Second, the kernel header files are needed. The fact is that kernel modules always come together with the kernel, using its header files, since any deviation and inconsistency between the module versions and the loaded kernel leads to the inability to load this module into the kernel.
If the system is based on the distribution kernel, then you need to install packages with kernel header files. In most distributions, these are “kernel-headers” and / or “kernel-devel” packages. For the assembly of modules this will be enough. If the kernel was built manually, then these packages are not needed: it is enough to make a symbolic link "/ usr / src / linux" referring to the tree of the configured source codes of the current kernel.
After the module is compiled, one or more files with the extension “ko” will be output. You can try to download them using the "insmod" command and test their work.
If the modules are loaded and working (or too lazy to manually load the dependencies), you need to copy them into the module tree of the current kernel, after which you must update the dependencies of the modules with the “depmod” command. It will walk recursively through the module tree and write down all the dependencies in the “modules.dep” file, which, in consequence, will be analyzed by the “modprobe” command. Now the modules are ready to be loaded using the modprobe command and can be loaded by name with all dependencies.
It should be noted that when updating the kernel this module will not work. You will need new header files and will need to rebuild the module again.

“Listening” to what the kernel says

When the slightest problems with the module, you need to look at the kernel messages. They are output by the “dmesg” command and, depending on the syslog settings, to the file "/ var / log / messages". Kernel messages can be informative or debugging, which will help to determine the problem during the module operation, and can report an error while working with the module, such as insufficient symbols and dependencies, incorrectly passed parameters. For example, the above-considered module “rt73usb” requires a parameter of type bool, which means that the parameter can accept either “0” or “1”. If you try to transfer "2", the system will give an error:

# modprobe rt73usb nohwcrypt = 2
FATAL: Error inserting rt73usb (/lib/modules/2.6.38-gentoo-r1/kernel/drivers/net/wireless/rt2x00/rt73usb.ko): Invalid argument

The “Invalid argument” error can talk about anything, the kernel itself cannot write an error to the console, only using the “printk” function to write to the system log. Looking at the logs you can already find out what the error is:

# dmesg | tail -n1
rt73usb: `2 'invalid for parameter` nohwcrypt'

In this example, only the last line is output with an error so as not to block the article.

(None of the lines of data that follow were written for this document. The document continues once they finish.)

[config.mk]
export PLATFORM = sky130hd
export DESIGN_NAME = afc_frontend_regs
export DESIGN_NICKNAME = d
export VERILOG_FILES = /design/src/hw/afc_ctl_reg.v /design/src/hw/afc_amp_path.v /design/src/hw/afc_frontend_regs.v
export VERILOG_INCLUDE_DIRS = /design/src /design/src/hw
export SDC_FILE = /design/constraint.sdc
export NUM_CORES = 1
export LEC_CHECK = 0
export ABC_AREA = 0
export BUFFER_PORTS_ARGS = -buffer_cell sky130_fd_sc_hd__buf_4
export CAP_MARGIN = 20
export CORE_UTILIZATION = 47
export CTS_BUF_LIST = sky130_fd_sc_hd__clkbuf_8
export DETAILED_ROUTE_END_ITERATION = 10
export PLACE_DENSITY = 0.81
export RECOVER_POWER = 25
export SLEW_MARGIN = 10
export SYNTH_ARGS = -nofsm -noshare
export SYNTH_HDL_FRONTEND = slang
export SYNTH_SLANG_ARGS = --single-unit
export TNS_END_PERCENT = 20
[constraint.sdc]
create_clock -name clk_i -period 2.7 [get_ports clk_i]
set_input_delay 0.54 -clock clk_i [delete_from_list [all_inputs] [get_ports clk_i]]
set_output_delay 0.54 -clock clk_i [all_outputs]
set_load 0.005 [all_outputs]
[src/hw/afc_frontend_regs.vh]
/*
  Constants for the analog front-end control register bank: register
  addresses, field positions, write masks, reset values and decode codes.
  Assumes it is included by bare name from every design file of the block.
*/
`ifndef AFC_FRONTEND_REGS_VH
`define AFC_FRONTEND_REGS_VH

// register addresses
`define AFC_ADDR_AMP1_CONTROL 8'h00
`define AFC_ADDR_AMP2_CONTROL 8'h01
`define AFC_ADDR_BANDGAP_CONTROL 8'h02
`define AFC_ADDR_BANDGAP_TRIM 8'h03
`define AFC_ADDR_AMP1_GAIN 8'h04
`define AFC_ADDR_STATUS 8'h05

// reset values and write masks
`define AFC_RESET_VALUE 8'h00
`define AFC_READ_ZERO 8'h00
`define AFC_AMP_WMASK 8'hFF
`define AFC_BANDGAP_WMASK 8'h13
`define AFC_TRIM_WMASK 8'hFF
`define AFC_GAIN_WMASK 8'h03

// amplifier control fields
`define AFC_AMP_MODE_BIT 7
`define AFC_AMP_REF_BIT 6
`define AFC_AMP_EN_BIT 5
`define AFC_AMP_TRIM_HI 4
`define AFC_AMP_TRIM_LO 0

// bandgap control fields
`define AFC_BG_EN_BIT 4
`define AFC_BG_SEL_HI 1
`define AFC_BG_SEL_LO 0
`define AFC_BG_SEL_SUPPLY 2'h2
`define AFC_BG_SEL_FLOAT 2'h3

// gain select field and codes
`define AFC_GAIN_HI 1
`define AFC_GAIN_LO 0
`define AFC_GAIN_LOW 2'h0
`define AFC_GAIN_MID 2'h1
`define AFC_GAIN_HIGH 2'h2

// one-hot gain switch closes, one per gain code
`define AFC_SW_GAIN_LOW 3'h1
`define AFC_SW_GAIN_MID 3'h2
`define AFC_SW_GAIN_HIGH 3'h4

// converter channels fed by the amplifiers
`define AFC_CH_AMP1_FIRST 3'h4
`define AFC_CH_AMP1_LAST 3'h6
`define AFC_CH_AMP2 3'h7

// status register bit positions
`define AFC_ST_AMP1_ROUTE 0
`define AFC_ST_AMP2_ROUTE 1
`define AFC_ST_AMP1_CANCEL 2
`define AFC_ST_AMP2_CANCEL 3
`define AFC_ST_BG_DOWN 4
`define AFC_ST_BG_FLOAT 5

`endif

[src/hw/afc_ctl_reg.v]
/*
  One software register with a per-bit write mask; unmasked bits stay at
  reset value and so read as zero. Exposes its next value so that decoded
  outputs can update on the same edge as the register itself.
  Assumes a synchronous active-low reset and writes qualified by the top.
*/
`timescale 1ns/1ps
`default_nettype none
`include "afc_frontend_regs.vh"

module afc_ctl_reg #(
  parameter WIDTH = 8,
  parameter [WIDTH-1:0] WMASK = `AFC_AMP_WMASK,
  parameter [WIDTH-1:0] RESET = `AFC_RESET_VALUE
) (
  input wire clk_i,
  input wire rst_b_i,
  input wire wr_en_i,
  input wire [WIDTH-1:0] wdata_i,
  output reg [WIDTH-1:0] q_o,
  output reg [WIDTH-1:0] next_q_o
);

  // merge written bits under the mask, keep the rest
  always @* begin
    next_q_o = q_o;
    if (wr_en_i) begin
      next_q_o = (wdata_i & WMASK) | (q_o & ~WMASK);
    end
  end

  // storage, loaded on the write cycle's edge
  always @(posedge clk_i) begin
    if (!rst_b_i) begin
      q_o <= RESET;
    end else begin
      q_o <= next_q_o;
    end
  end

endmodule
`default_nettype wire

[src/hw/afc_amp_path.v]
/*
  Control decode for one amplifier: enable, cancellation switches, trim
  code and converter routing, all registered from the next control value.
  Assumes the converter channel select is synchronous to clk_i.
*/
`timescale 1ns/1ps
`default_nettype none
`include "afc_frontend_regs.vh"

module afc_amp_path #(
  parameter [2:0] CH_FIRST = `AFC_CH_AMP1_FIRST,
  parameter [2:0] CH_LAST = `AFC_CH_AMP1_LAST
) (
  input wire clk_i,
  input wire rst_b_i,
  input wire [7:0] next_ctl_i,
  input wire [2:0] adc_channel_i,
  output reg enable_o,
  output reg cancel_mode_o,
  output reg cancel_switch_a_o,
  output reg cancel_switch_b_o,
  output reg [4:0] offset_trim_o,
  output reg route_o
);

  wire next_mode;
  wire next_ref;
  wire next_en;
  wire chan_hit;

  assign next_mode = next_ctl_i[`AFC_AMP_MODE_BIT];
  assign next_ref = next_ctl_i[`AFC_AMP_REF_BIT];
  assign next_en = next_ctl_i[`AFC_AMP_EN_BIT];
  assign chan_hit = (adc_channel_i >= CH_FIRST) && (adc_channel_i <= CH_LAST);

  // switch a ties the negative input, switch b the positive input
  always @(posedge clk_i) begin
    if (!rst_b_i) begin
      enable_o <= 1'b0;
      cancel_mode_o <= 1'b0;
      // cleared mode bit means normal mode, so both switches stay closed
      cancel_switch_a_o <= 1'b1;
      cancel_switch_b_o <= 1'b1;
      offset_trim_o <= 5'h00;
      route_o <= 1'b0;
    end else begin
      enable_o <= next_en;
      cancel_mode_o <= next_mode;
      cancel_switch_a_o <= !next_mode || !next_ref;
      cancel_switch_b_o <= !next_mode || next_ref;
      offset_trim_o <= next_ctl_i[`AFC_AMP_TRIM_HI:`AFC_AMP_TRIM_LO];
      route_o <= next_en && chan_hit;
    end
  end

endmodule
`default_nettype wire

[src/hw/afc_frontend_regs.v]
/*
  Register bank for the analog front end: two amplifier control registers,
  bandgap control and trim, a gain select and a read-only status word.
  Drives every analog control line from flip-flops.
  Assumes a plain register port: one-cycle strobes, never both at once,
  read data valid only in the cycle after the read strobe.
*/
`timescale 1ns/1ps
`default_nettype none
`include "afc_frontend_regs.vh"

module afc_frontend_regs #(
  parameter ADDR_WIDTH = 8,
  parameter DATA_WIDTH = 8
) (
  input wire clk_i,
  input wire rst_b_i,
  input wire [ADDR_WIDTH-1:0] reg_addr_i,
  input wire [DATA_WIDTH-1:0] reg_wdata_i,
  input wire reg_write_i,
  input wire reg_read_i,
  output reg [DATA_WIDTH-1:0] reg_rdata_o,
  input wire [2:0] adc_channel_i,
  output wire amp1_enable_o,
  output wire amp1_mode_select_o,
  output wire amp1_cancel_ref_select_o,
  output wire cancel_switch_a_o,
  output wire cancel_switch_b_o,
  output wire [4:0] amp1_offset_trim_o,
  output reg [2:0] amp1_gain_switches_o,
  output wire amp1_route_o,
  output wire amp2_enable_o,
  output wire amp2_mode_select_o,
  output wire amp2_cancel_ref_select_o,
  output wire amp2_cancel_switch_a_o,
  output wire amp2_cancel_switch_b_o,
  output wire [4:0] amp2_offset_trim_o,
  output wire amp2_route_o,
  output reg bandgap_enable_o,
  output reg bandgap_power_down_o,
  output reg [1:0] bandgap_output_select_o,
  output reg bandgap_ref_fixed_o,
  output reg bandgap_ref_supply_o,
  output reg bandgap_ref_float_o,
  output wire [7:0] bandgap_trim_code_o
);

  // register contents and their next values
  wire [7:0] amp1_control;
  wire [7:0] amp2_control;
  wire [7:0] bandgap_control;
  wire [7:0] bandgap_trim_code;
  wire [7:0] amp1_gain_select;
  wire [7:0] next_amp1_control;
  wire [7:0] next_amp2_control;
  wire [7:0] next_bandgap_control;
  wire [7:0] next_bandgap_trim_code;
  wire [7:0] next_amp1_gain_select;

  // address decode results
  wire sel_amp1;
  wire sel_amp2;
  wire sel_bg;
  wire sel_trim;
  wire sel_gain;
  wire sel_status;
  wire wr_amp1;
  wire wr_amp2;
  wire wr_bg;
  wire wr_trim;
  wire wr_gain;

  // decoded amplifier status from the path modules
  wire amp1_cancel_mode;
  wire amp2_cancel_mode;

  // bandgap and gain decode inputs
  wire next_bg_en;
  wire [1:0] next_bg_sel;
  wire [1:0] next_gain;

  // read path
  reg [7:0] next_rdata;
  wire [7:0] status_word;

  // address comparison over the full address width against the 8-bit addresses
  assign sel_amp1 = (reg_addr_i == `AFC_ADDR_AMP1_CONTROL);
  assign sel_amp2 = (reg_addr_i == `AFC_ADDR_AMP2_CONTROL);
  assign sel_bg = (reg_addr_i == `AFC_ADDR_BANDGAP_CONTROL);
  assign sel_trim = (reg_addr_i == `AFC_ADDR_BANDGAP_TRIM);
  assign sel_gain = (reg_addr_i == `AFC_ADDR_AMP1_GAIN);
  assign sel_status = (reg_addr_i == `AFC_ADDR_STATUS);

  // write qualification; status and unmapped addresses drop writes
  assign wr_amp1 = reg_write_i && sel_amp1;
  assign wr_amp2 = reg_write_i && sel_amp2;
  assign wr_bg = reg_write_i && sel_bg;
  assign wr_trim = reg_write_i && sel_trim;
  assign wr_gain = reg_write_i && sel_gain;

  // first amplifier control, all eight bits writable
  afc_ctl_reg #(
    .WIDTH(8),
    .WMASK(`AFC_AMP_WMASK),
    .RESET(`AFC_RESET_VALUE)
  ) u_amp1_control (
    .clk_i(clk_i),
    .rst_b_i(rst_b_i),
    .wr_en_i(wr_amp1),
    .wdata_i(reg_wdata_i[7:0]),
    .q_o(amp1_control),
    .next_q_o(next_amp1_control)
  );

  // second amplifier control, same layout as the first
  afc_ctl_reg #(
    .WIDTH(8),
    .WMASK(`AFC_AMP_WMASK),
    .RESET(`AFC_RESET_VALUE)
  ) u_amp2_control (
    .clk_i(clk_i),
    .rst_b_i(rst_b_i),
    .wr_en_i(wr_amp2),
    .wdata_i(reg_wdata_i[7:0]),
    .q_o(amp2_control),
    .next_q_o(next_amp2_control)
  );

  // bandgap control, only enable and output select implemented
  afc_ctl_reg #(
    .WIDTH(8),
    .WMASK(`AFC_BANDGAP_WMASK),
    .RESET(`AFC_RESET_VALUE)
  ) u_bandgap_control (
    .clk_i(clk_i),
    .rst_b_i(rst_b_i),
    .wr_en_i(wr_bg),
    .wdata_i(reg_wdata_i[7:0]),
    .q_o(bandgap_control),
    .next_q_o(next_bandgap_control)
  );

  // bandgap fine-trim code
  afc_ctl_reg #(
    .WIDTH(8),
    .WMASK(`AFC_TRIM_WMASK),
    .RESET(`AFC_RESET_VALUE)
  ) u_bandgap_trim (
    .clk_i(clk_i),
    .rst_b_i(rst_b_i),
    .wr_en_i(wr_trim),
    .wdata_i(reg_wdata_i[7:0]),
    .q_o(bandgap_trim_code),
    .next_q_o(next_bandgap_trim_code)
  );

  // first amplifier gain select, two bits
  afc_ctl_reg #(
    .WIDTH(8),
    .WMASK(`AFC_GAIN_WMASK),
    .RESET(`AFC_RESET_VALUE)
  ) u_amp1_gain (
    .clk_i(clk_i),
    .rst_b_i(rst_b_i),
    .wr_en_i(wr_gain),
    .wdata_i(reg_wdata_i[7:0]),
    .q_o(amp1_gain_select),
    .next_q_o(next_amp1_gain_select)
  );

  // first amplifier path, feeds converter channels four to six
  afc_amp_path #(
    .CH_FIRST(`AFC_CH_AMP1_FIRST),
    .CH_LAST(`AFC_CH_AMP1_LAST)
  ) u_amp1_path (
    .clk_i(clk_i),
    .rst_b_i(rst_b_i),
    .next_ctl_i(next_amp1_control),
    .adc_channel_i(adc_channel_i),
    .enable_o(amp1_enable_o),
    .cancel_mode_o(amp1_cancel_mode),
    .cancel_switch_a_o(cancel_switch_a_o),
    .cancel_switch_b_o(cancel_switch_b_o),
    .offset_trim_o(amp1_offset_trim_o),
    .route_o(amp1_route_o)
  );

  // second amplifier path, feeds converter channel seven only
  afc_amp_path #(
    .CH_FIRST(`AFC_CH_AMP2),
    .CH_LAST(`AFC_CH_AMP2)
  ) u_amp2_path (
    .clk_i(clk_i),
    .rst_b_i(rst_b_i),
    .next_ctl_i(next_amp2_control),
    .adc_channel_i(adc_channel_i),
    .enable_o(amp2_enable_o),
    .cancel_mode_o(amp2_cancel_mode),
    .cancel_switch_a_o(amp2_cancel_switch_a_o),
    .cancel_switch_b_o(amp2_cancel_switch_b_o),
    .offset_trim_o(amp2_offset_trim_o),
    .route_o(amp2_route_o)
  );

  // raw mode and reference bits straight from the stored registers
  assign amp1_mode_select_o = amp1_control[`AFC_AMP_MODE_BIT];
  assign amp1_cancel_ref_select_o = amp1_control[`AFC_AMP_REF_BIT];
  assign amp2_mode_select_o = amp2_control[`AFC_AMP_MODE_BIT];
  assign amp2_cancel_ref_select_o = amp2_control[`AFC_AMP_REF_BIT];

  // trim code goes to the bandgap DAC unchanged
  assign bandgap_trim_code_o = bandgap_trim_code;

  // next-value fields that steer the registered decodes
  assign next_bg_en = next_bandgap_control[`AFC_BG_EN_BIT];
  assign next_bg_sel = next_bandgap_control[`AFC_BG_SEL_HI:`AFC_BG_SEL_LO];
  assign next_gain = next_amp1_gain_select[`AFC_GAIN_HI:`AFC_GAIN_LO];

  // gain switches: exactly one closed; unused code 3 falls to lowest gain
  always @(posedge clk_i) begin
    if (!rst_b_i) begin
      amp1_gain_switches_o <= `AFC_SW_GAIN_LOW;
    end else begin
      case (next_gain)
        `AFC_GAIN_LOW: begin
          amp1_gain_switches_o <= `AFC_SW_GAIN_LOW;
        end
        `AFC_GAIN_MID: begin
          amp1_gain_switches_o <= `AFC_SW_GAIN_MID;
        end
        `AFC_GAIN_HIGH: begin
          amp1_gain_switches_o <= `AFC_SW_GAIN_HIGH;
        end
        default: begin
          amp1_gain_switches_o <= `AFC_SW_GAIN_LOW;
        end
      endcase
    end
  end

  // bandgap enable and power-down, always complementary
  always @(posedge clk_i) begin
    if (!rst_b_i) begin
      bandgap_enable_o <= 1'b0;
      bandgap_power_down_o <= 1'b1;
    end else begin
      bandgap_enable_o <= next_bg_en;
      bandgap_power_down_o <= !next_bg_en;
    end
  end

  // bandgap reference selection, one-hot towards the analog mux
  always @(posedge clk_i) begin
    if (!rst_b_i) begin
      bandgap_output_select_o <= 2'h0;
      bandgap_ref_fixed_o <= 1'b1;
      bandgap_ref_supply_o <= 1'b0;
      bandgap_ref_float_o <= 1'b0;
    end else begin
      bandgap_output_select_o <= next_bg_sel;
      case (next_bg_sel)
        `AFC_BG_SEL_SUPPLY: begin
          bandgap_ref_fixed_o <= 1'b0;
          bandgap_ref_supply_o <= 1'b1;
          bandgap_ref_float_o <= 1'b0;
        end
        `AFC_BG_SEL_FLOAT: begin
          bandgap_ref_fixed_o <= 1'b0;
          bandgap_ref_supply_o <= 1'b0;
          bandgap_ref_float_o <= 1'b1;
        end
        default: begin
          bandgap_ref_fixed_o <= 1'b1;
          bandgap_ref_supply_o <= 1'b0;
          bandgap_ref_float_o <= 1'b0;
        end
      endcase
    end
  end

  // read-only status built from registered outputs
  assign status_word = {
    2'h0,
    bandgap_ref_float_o,
    bandgap_power_down_o,
    amp2_cancel_mode,
    amp1_cancel_mode,
    amp2_route_o,
    amp1_route_o
  };

  // read multiplexer; unmapped addresses answer zero
  always @* begin
    next_rdata = `AFC_READ_ZERO;
    if (reg_read_i) begin
      case (reg_addr_i)
        `AFC_ADDR_AMP1_CONTROL: begin
          next_rdata = amp1_control;
        end
        `AFC_ADDR_AMP2_CONTROL: begin
          next_rdata = amp2_control;
        end
        `AFC_ADDR_BANDGAP_CONTROL: begin
          next_rdata = bandgap_control & `AFC_BANDGAP_WMASK;
        end
        `AFC_ADDR_BANDGAP_TRIM: begin
          next_rdata = bandgap_trim_code;
        end
        `AFC_ADDR_AMP1_GAIN: begin
          next_rdata = amp1_gain_select & `AFC_GAIN_WMASK;
        end
        `AFC_ADDR_STATUS: begin
          next_rdata = status_word;
        end
        default: begin
          next_rdata = `AFC_READ_ZERO;
        end
      endcase
    end
  end

  // read data stand one cycle after the strobe, zero otherwise
  always @(posedge clk_i) begin
    if (!rst_b_i) begin
      reg_rdata_o <= {DATA_WIDTH{1'b0}};
    end else begin
      reg_rdata_o <= next_rdata;
    end
  end

endmodule
`default_nettype wire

A module can write several lines, so it is better to display the full log, or at least the last ten lines.
The error is already easy to find: the value “2” is unacceptable for the parameter “nohwcrypt”. After the fix, the module will correctly boot into the kernel.

From all of the above, we can draw one conclusion: the Linux kernel plays by its rules and deals with serious things. Nevertheless, this is just a program, it is, in fact, not much different from other ordinary programs. Understanding that the kernel is not so terrible, as it seems, can be the first step towards understanding the internal structure of the system and, as a result, will help you quickly and efficiently solve the tasks faced by any Linux administrator in their daily work.